La parole des policiers assermentés…

La version policière tout d’abord. Lundi 5 juillet, vers 20 heures, un équipage de la BAC patrouille aux Minguettes. Arrivés avenue des Martyrs de la Résistance, les trois membres de l’équipage avisent un jeune en train de rouler un "joint". Pour l’interpeller en flagrant délit, ils décident de faire le tour de l’immeuble. Là, Lamine (le premier prévenu), 19 ans, prévient ses collègues en criant : "attention, voilà les connards de deks" et en proférant d’autres insultes à l’endroit des policiers. Se sentant outragés, ils décident de l’interpeller. C’est le brigadier qui s’en charge non sans mal. Le jeune homme se débat, crie et lui aurait même porté un coup de tête lui laissant une belle entaille (visible sur des photos). Des habitants du quartier s’approchent de la scène. Certains jettent des projectiles. Deux équipages arrivent en renfort et dispersent à coups de grenades lacrymogènes "150 habitants", selon les comptes-rendus cités par la juge. Un nombre qui a fait beaucoup rire les habitants venus à l’audience.

Parmi les habitants présents ce soir-là, il y a Julien (le second prévenu), 22 ans, qui, toujours selon la version policière, a jeté deux pierres. Une aurait atteint un "BACman", l’autre le pare-brise du véhicule.
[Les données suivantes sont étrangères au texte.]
Source: an optimization exercise on an open RTL-to-GDS flow (aim: small area, a short achievable clock period and few clock cycles). Production flows keep margins and buffers that such runs may drop. For this run, only the layout was checked, not whether the RTL still works.

## config.mk

```make
export PLATFORM = sky130hd
export DESIGN_NAME = reel_block_tx
export DESIGN_NICKNAME = reel_block_tx
export VERILOG_FILES = /design/flow/design.v
export SDC_FILE = /design/flow/constraint.sdc
export NUM_CORES = 4
export LEC_CHECK = 0
export CAP_MARGIN = 20
export CORE_MARGIN = 2
export CORE_UTILIZATION = 40
export SLEW_MARGIN = 20
```

## design.v

```verilog
module rs_enc2 (
  input  wire        clk,
  input  wire        en,       
  input  wire        first,    
  input  wire        enc,      
  input  wire [9:0]  d_hi,     
  input  wire [9:0]  d_lo,     
  output wire [9:0]  p_hi,     
  output wire [9:0]  p_lo      
);
  function [9:0] gf_mul(input [9:0] a, input [9:0] b);
    integer i;
    reg [9:0] r;
    begin
      r = 10'd0;
      for (i = 9; i >= 0; i = i - 1) begin
        r = {r[8:0], 1'b0} ^ (r[9] ? 10'h009 : 10'h000);
        if (b[i]) r = r ^ a;
      end
      gf_mul = r;
    end
  endfunction
  function [9:0] gcoef(input integer i);
    begin
      case (i)
        0: gcoef = 10'h2b0;  1: gcoef = 10'h1ee;  2: gcoef = 10'h298;  3: gcoef = 10'h1eb;
        4: gcoef = 10'h279;  5: gcoef = 10'h288;  6: gcoef = 10'h184;  7: gcoef = 10'h2e5;
        8: gcoef = 10'h26e;  9: gcoef = 10'h1b5; 10: gcoef = 10'h1a7; 11: gcoef = 10'h0bf;
       12: gcoef = 10'h2f0; 13: gcoef = 10'h0a7; 14: gcoef = 10'h15c; 15: gcoef = 10'h2f6;
       16: gcoef = 10'h1bb; 17: gcoef = 10'h362; 18: gcoef = 10'h163; 19: gcoef = 10'h135;
       20: gcoef = 10'h384; 21: gcoef = 10'h06c; 22: gcoef = 10'h0a8; 23: gcoef = 10'h066;
       24: gcoef = 10'h0a5; 25: gcoef = 10'h139; 26: gcoef = 10'h196; 27: gcoef = 10'h3e9;
       28: gcoef = 10'h379; 29: gcoef = 10'h2f5; 30: gcoef = 10'h186; 31: gcoef = 10'h338;
       32: gcoef = 10'h2ae; 33: gcoef = 10'h0e8; 34: gcoef = 10'h0f8; 35: gcoef = 10'h1d3;
       36: gcoef = 10'h362; 37: gcoef = 10'h2d0; 38: gcoef = 10'h157; 39: gcoef = 10'h066;
       40: gcoef = 10'h1e3; 41: gcoef = 10'h26b; 42: gcoef = 10'h172; 43: gcoef = 10'h19f;
       44: gcoef = 10'h1e8; 45: gcoef = 10'h075; 46: gcoef = 10'h02c; 47: gcoef = 10'h0c0;
       default: gcoef = 10'h000;
      endcase
    end
  endfunction
  reg [9:0] par [0:47];
  reg [9:0] base [0:47];
  reg [9:0] mid  [0:47];
  reg [9:0] nxt  [0:47];
  reg [9:0] fb0, fb1;
  integer i;
  always @* begin
    for (i = 0; i < 48; i = i + 1)
      base[i] = first ? 10'd0 : par[i];
    fb0 = d_hi ^ base[47];
    for (i = 0; i < 48; i = i + 1)
      mid[i] = (i == 0 ? 10'd0 : base[i-1]) ^ gf_mul(gcoef(i), fb0);
    fb1 = d_lo ^ mid[47];
    for (i = 0; i < 48; i = i + 1)
      nxt[i] = (i == 0 ? 10'd0 : mid[i-1]) ^ gf_mul(gcoef(i), fb1);
    if (!enc)
      for (i = 0; i < 48; i = i + 1)
        nxt[i] = (i < 2) ? 10'd0 : par[i-2];
  end
  always @(posedge clk) begin
    if (en)
      for (i = 0; i < 48; i = i + 1)
        par[i] <= nxt[i];
  end
  assign p_hi = par[47];
  assign p_lo = par[46];
endmodule
module reel_block_tx (
  input  wire        clk,
  input  wire        rst,
  input  wire [4:0]  blk_init,
  input  wire [7:0]  seq_init,
  input  wire [39:0] in_data,
  input  wire        in_valid,
  output wire        in_ready,
  output reg  [39:0] out_data,
  output reg         out_valid,
  output reg         out_sob,
  input  wire        out_ready
);
  localparam [47:0] CLAPPER  = 48'hF3A6_0C59_D21E;
  localparam [57:0] SCR_INIT = 58'h2C5_9A37_E1D0_64BB;
  function [15:0] crc16_64(input [63:0] bits);
    integer i;
    reg [15:0] c;
    reg        fb;
    begin
      c = 16'hFFFF;
      for (i = 63; i >= 0; i = i - 1) begin
        fb = c[15] ^ bits[i];
        c  = {c[14:0], 1'b0} ^ (fb ? 16'h1021 : 16'h0000);
      end
      crc16_64 = c;
    end
  endfunction
  function [97:0] scramble40(input [57:0] s_in);
    integer i;
    reg [57:0] s;
    reg [39:0] ks;
    reg        f;
    begin
      s = s_in;
      for (i = 39; i >= 0; i = i - 1) begin
        f     = s[57] ^ s[38];
        ks[i] = f;
        s     = {s[56:0], f};
      end
      scramble40 = {s, ks};
    end
  endfunction
  reg [8:0]  word;      
  reg [4:0]  blk;
  reg [7:0]  seq;
  reg [57:0] scr;
  wire is_hdr  = (word < 9'd2);
  wire is_data = (word >= 9'd2) && (word < 9'd424);
  wire is_par  = (word >= 9'd424);
  wire last    = (word == 9'd447);
  wire adv  = !out_valid || out_ready;
  wire step = adv && (!is_data || in_valid);
  assign in_ready = adv && is_data;
  wire [63:0] hdr_bits = {CLAPPER, 3'b000, blk, seq};
  wire [15:0] hdr_crc  = crc16_64(hdr_bits);
  wire [9:0] pa_hi, pa_lo, pb_hi, pb_lo;
  reg [39:0] plain;
  always @* begin
    if (word == 9'd0)
      plain = CLAPPER[47:8];
    else if (word == 9'd1)
      plain = {CLAPPER[7:0], 3'b000, blk, seq, hdr_crc};
    else if (is_data)
      plain = in_data;
    else
      plain = {pa_hi, pb_hi, pa_lo, pb_lo};
  end
  wire [57:0] scr_base = (word == 9'd2) ? SCR_INIT : scr;
  wire [97:0] scr_out  = scramble40(scr_base);
  wire [39:0] line     = is_hdr ? plain : (plain ^ scr_out[39:0]);
  rs_enc2 u_rs_a (
    .clk(clk), .en(step), .first(word == 9'd0), .enc(!is_par),
    .d_hi(plain[39:30]), .d_lo(plain[19:10]),
    .p_hi(pa_hi), .p_lo(pa_lo)
  );
  rs_enc2 u_rs_b (
    .clk(clk), .en(step), .first(word == 9'd0), .enc(!is_par),
    .d_hi(plain[29:20]), .d_lo(plain[9:0]),
    .p_hi(pb_hi), .p_lo(pb_lo)
  );
  always @(posedge clk) begin
    if (rst) begin
      word      <= 9'd0;
      blk       <= blk_init;
      seq       <= seq_init;
      out_valid <= 1'b0;
      out_sob   <= 1'b0;
    end else if (adv) begin
      out_valid <= step;
      if (step) begin
        out_data <= line;
        out_sob  <= (word == 9'd0);
        if (!is_hdr)
          scr <= scr_out[97:40];
        if (last) begin
          word <= 9'd0;
          blk  <= blk + 5'd1;
          if (blk == 5'd31)
            seq <= seq + 8'd1;
        end else begin
          word <= word + 9'd1;
        end
      end
    end
  end
endmodule
```

## constraint.sdc

```tcl
create_clock -name core_clock -period 7.5 [get_ports {clk}]
set_input_delay 1.5000 -clock core_clock [delete_from_list [all_inputs] [get_ports {clk}]]
set_output_delay 1.5000 -clock core_clock [all_outputs]
set_load 0.01 [all_outputs]
```

## run.sh

```bash
#!/bin/bash
# synth_recipe.tcl (not shown) runs the flow's synth.tcl, then flattens the netlist and writes it again
# the make line also repeats each setting of config.mk as NAME=value (left out here)
make -C /OpenROAD-flow-scripts/flow DESIGN_CONFIG=/design/flow/config.mk WORK_HOME=/design/flow/orfs CLKGATE_MAP_FILE= SYNTH_SCRIPT=/design/flow/synth_recipe.tcl finish
```

==> notes.md <==
cells by family after synthesis:
| kind of cell | share of synthesized area (%) |
|---|---|
| AO/OA/AOI/OAI | 4.60 |
| flip-flops | 40.1 |
| multiplexers | 1.88 |
| AND/OR/NAND/NOR | 7.51 |
| adder cells (fa/ha/maj) | 0.109 |
| buffers and inverters | 2.12 |
| XOR/XNOR | 43.6 |
final timing paths:
| kind | to | depth (start not counted) |
|---|---|---|
| hold reg to reg | out_sob | 2 |
| hold / removal | out_sob | 2 |
| setup reg to reg | u_rs_b.par[34][3] | 18 |
| setup / recovery | u_rs_b.par[34][3] | 18 |
area by class of cell:
type,instances,area (sq um)
flip-flops and latches,1082,32400
clock buffers,176,3800
inverters,20,78.8
multi-input cells,5808,47500
diodes,7,17.5
fillers,18565,106000
repair buffers,792,6520
clock inverters,70,696
well taps,2656,3320
worst min-delay path: cells and delay by family, from the launching register on:
| kind | cells | cell delay, ns |
|---|---|---|
| AOI/OAI and AO/OA | 1 | 0.05 |
| DFF | 1 | 0.33 |
| and+or+nand+nor | 1 | 0.06 |
placed cells by master, fill, tap and decap left out, types with 31 or more instances in the layout:
cell type        Yosys  final
a21oi_1             71     66
xnor2_1           2753   2704
xnor2_4             14     32
clkdlybuf4s50_1      0     99
o21a_1             127    127
xnor2_2             82    113
nor3_1              61     60
nand2_1            576    572
nor2_1             323    317
mux2i_1             71     70
xor2_1             798    786
edfxtp_1          1071   1071
mux2_2              56     56
xor2_2              37     47
buf_4               25    663
nand3_1            257    256
a31oi_1             32     31
clkbuf_16            0    146
xnor3_1             56     56
o21ai_0            140    138
through the flow:
stage                     std cells  TNS (ns)
after global routing          10605         0
after global placement        10350         0
after detailed placement      10355         0
after floorplan                7280  -8891.33
after CTS                     10601         0
final                         10611         0
sequential cells by signal, summed over array words and instances, names as in the netlist:
| name | cells |
|---|---|
| blk | 5 |
| out_data | 40 |
| out_sob | 1 |
| out_valid | 1 |
| scr | 58 |
| seq | 8 |
| u_rs_a.par | 480 |
| u_rs_b.par | 480 |
| word | 9 |
layer usage:
metal | track usage [%] | up-vias | part of all wire, % | wire [um]
met1 | 57.1 | 31501 | 40 | 174000
met4 | 19.6 | 24 | 5.7 | 24500
met5 | 0 | - | 0.039 | 170
li1 | - | 25365 | - | -
met2 | 56.1 | 5167 | 39 | 170000
met3 | 16.0 | 982 | 15 | 64400
==> notes.md <==
synth warn=6; Clock Tree Buf Depth=3; CTS clk-pin slew, worst paths=0.06 ns; clock skew=roughly 0.024 ns; vias in the first global route=between 50,000 and 60,000; RSZ-0062 raised after global routing=no; Post-synth top flop=edfxtp_1; root buf cell=clkbuf_16; Final Max Tran Viols=0; WL/cell=40.9 um; synthesized net count=7,344; CP peak stage delay=slightly below 0.8 ns; GR Overflow Total=0; CP required=about 8.1 ns; Synth Instances=7,280; min-delay worst type=reg2reg; final std cell area, no fill=around 94,000 sq um; starting density of the core=about two fifths; I/O pin total=100; cts bufs inserted=140; post-synthesis async set-or-reset flop share=0%; Netlist cell types=103; Cell Chain, Critical Path=inv_1 -> ha_1 -> or4b_1 -> nor2_4 -> buf_4 -> a31oi_1 -> nor4_1 -> a221oi_2 -> buf_4 -> xnor2_1 -> mux2_2 -> buf_4 -> xnor2_1 -> xnor2_1 -> xnor2_1 -> xnor2_1 -> buf_4 -> mux2_2; CP Launch Type=flip-flop; DIE AREA=between 200,000 and 250,000 sq um; Slew @ Worst Pin=1.31 ns; top cells by area, synth=edfxtp_1, xnor2_1, xor2_1; sequential area share after synthesis=between 40% and 50%; register bit total from synthesis=1,082; hold_sp=out_sob; utilization after layout=between 40% and 50%; Mapped Area=80,700 sq um; status=complete, no violations; Tmin final=7.13 ns; synth-to-layout area growth=16.9%; H-tree depth=4; worst-skew pair later-pin latency=0.83 ns; post-CTS setup buffers=0; pin count of the biggest net entering global routing=139; I/O Buffers=just under 100; number of synthesized flops with an enable pin=~1,100; DRC viols=0; r2r setup slk=around 0.37 ns; Fin Hold WS=around 0.50 ns; most frequent cells after synthesis=xnor2_1, edfxtp_1, xor2_1; Antenna Nets Post-Route=0; final worst setup slack=0.367 ns; WS Path Type=reg2reg; Final Hold Viols=0; dpl cell area=89,700 sq um; Tot GR Track Use=41.4%; Max-Cap Viols=0; maximum clock frequency=0.140 GHz; Die Y=453 um; Max Fanout on Critical Path=18; Buf/Inv on CP=5; start point of the critical path=word[1]; Yosys top cell area share=39.9%; Syn Area/Cell=approximately 11 sq um; family with the most delay on the worst path=XOR/XNOR gates; crit path DAT=7.71 ns; clock sinks=1,082; HPWL Detailed=between 300,000 and 400,000 um; most frequent CP cell=xnor2_1; most common cell in the synthesized netlist=xnor2_1; setup violators final=0; Core Box Area=200,000 sq um; antenna violations before repair=26; fin crit share=95.1%; largest area contributor in the netlist=edfxtp_1; routability cong.=1.09; CTS Hold Bufs=0; reg2reg start=word[1]; global-route wire length before repair=561,000 um; Slowest-stage cell, CP=xnor2_1; Die Wd=453 um; relative slew slack=between 10% and 20%; cell row count=164; Via density=5.94; DRT Pass-1 Iters=6; fin nets=7,908; Starting DRT DRC Count=11,746; layout cells sized above 1=15.6%; CTS tree=yes; final wirelength=roughly 430,000 um; crit end category=flip-flop; post-cts resize count=0; DR vias=63,039; pre-CTS setup slack=0.253 ns

==> afterwards: timing with drivers on the ports <==
No port has a modelled driver above. Below, the same layout with a new extraction and two added sets of constraints. Step 1 assumes that a clkbuf_16 drives the clock port and a buf_2 every other input. Step 2 also shifts input and output timing later by t, the mid clock arrival at the registers, as if the neighbouring blocks saw the same clock. Three values: ideal ports, drivers, drivers and shift; two values: the first two.
shift t [ns]: 0.903
slack for setup (ns): 0.367 / 0.367 / 0.032
pins driven straight from the clock port: 1
After both steps this run still meets setup and hold. For this run, drivers alone change the setup slack by 0.000 ns; drivers and shift together by -0.335 ns.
Il se serait ensuite enfui chez lui où les policiers sont allés l’interpeller le soir même.

…Contre la parole des prévenus

Les deux jeunes nient en bloc la version policière. Lamine reconnaît seulement avoir prévenu ses collègues, qui fumaient du shit, de l’arrivée de la BAC. Pour le reste, il raconte que l’équipage de la BAC l’a d’abord insulté au moment où ils voulaient procéder à son contrôle d’identité : "tu fous rien de la journée. T’es un bon à rien". Lamine a répondu sur le même ton. C’est là que le brigadier s’est jeté sur lui pour l’interpeller. Selon Lamine, ce n’est pas lui qui a mis le coup de boule mais le policier. Une "quinzaine" de jeunes et des parents se sont approchés pour exiger que Lamine soit relâché par le brigadier qui "l’étrangle". C’est là que des projectiles ont été jetés.

A l’audience Julien a farouchement nié avoir jeté des pierres. "Je jouais avec ma fille de deux ans en compagnie de ma mère et de ma sœur. Quand j’ai entendu l’intervention de la police, je me suis approché". Assez rapidement, il est remonté chez sa mère où il vit. Quelques instants plus tard, les policiers l’interpellent non sans avoir défoncé la porte d’entrée de l’immeuble.

Des maux mais pas d’éléments matériels

Au deuxième jour de sa garde à vue, Julien a reconnu être le jeune homme qui portait le t-shirt rayé qu’ont reconnu les policiers comme étant l’un de leurs agresseurs. "On m’a frappé. J’ai même perdu une dent", avance-t-il. Son avocate, Florence Vincent s’est engouffrée dans la brèche. "S’il y avait eu un supplément d’information, le tribunal aurait pu demander une perquisition chez la mère de Julien pour retrouver ce fameux t-shirt. Il n’en a rien été".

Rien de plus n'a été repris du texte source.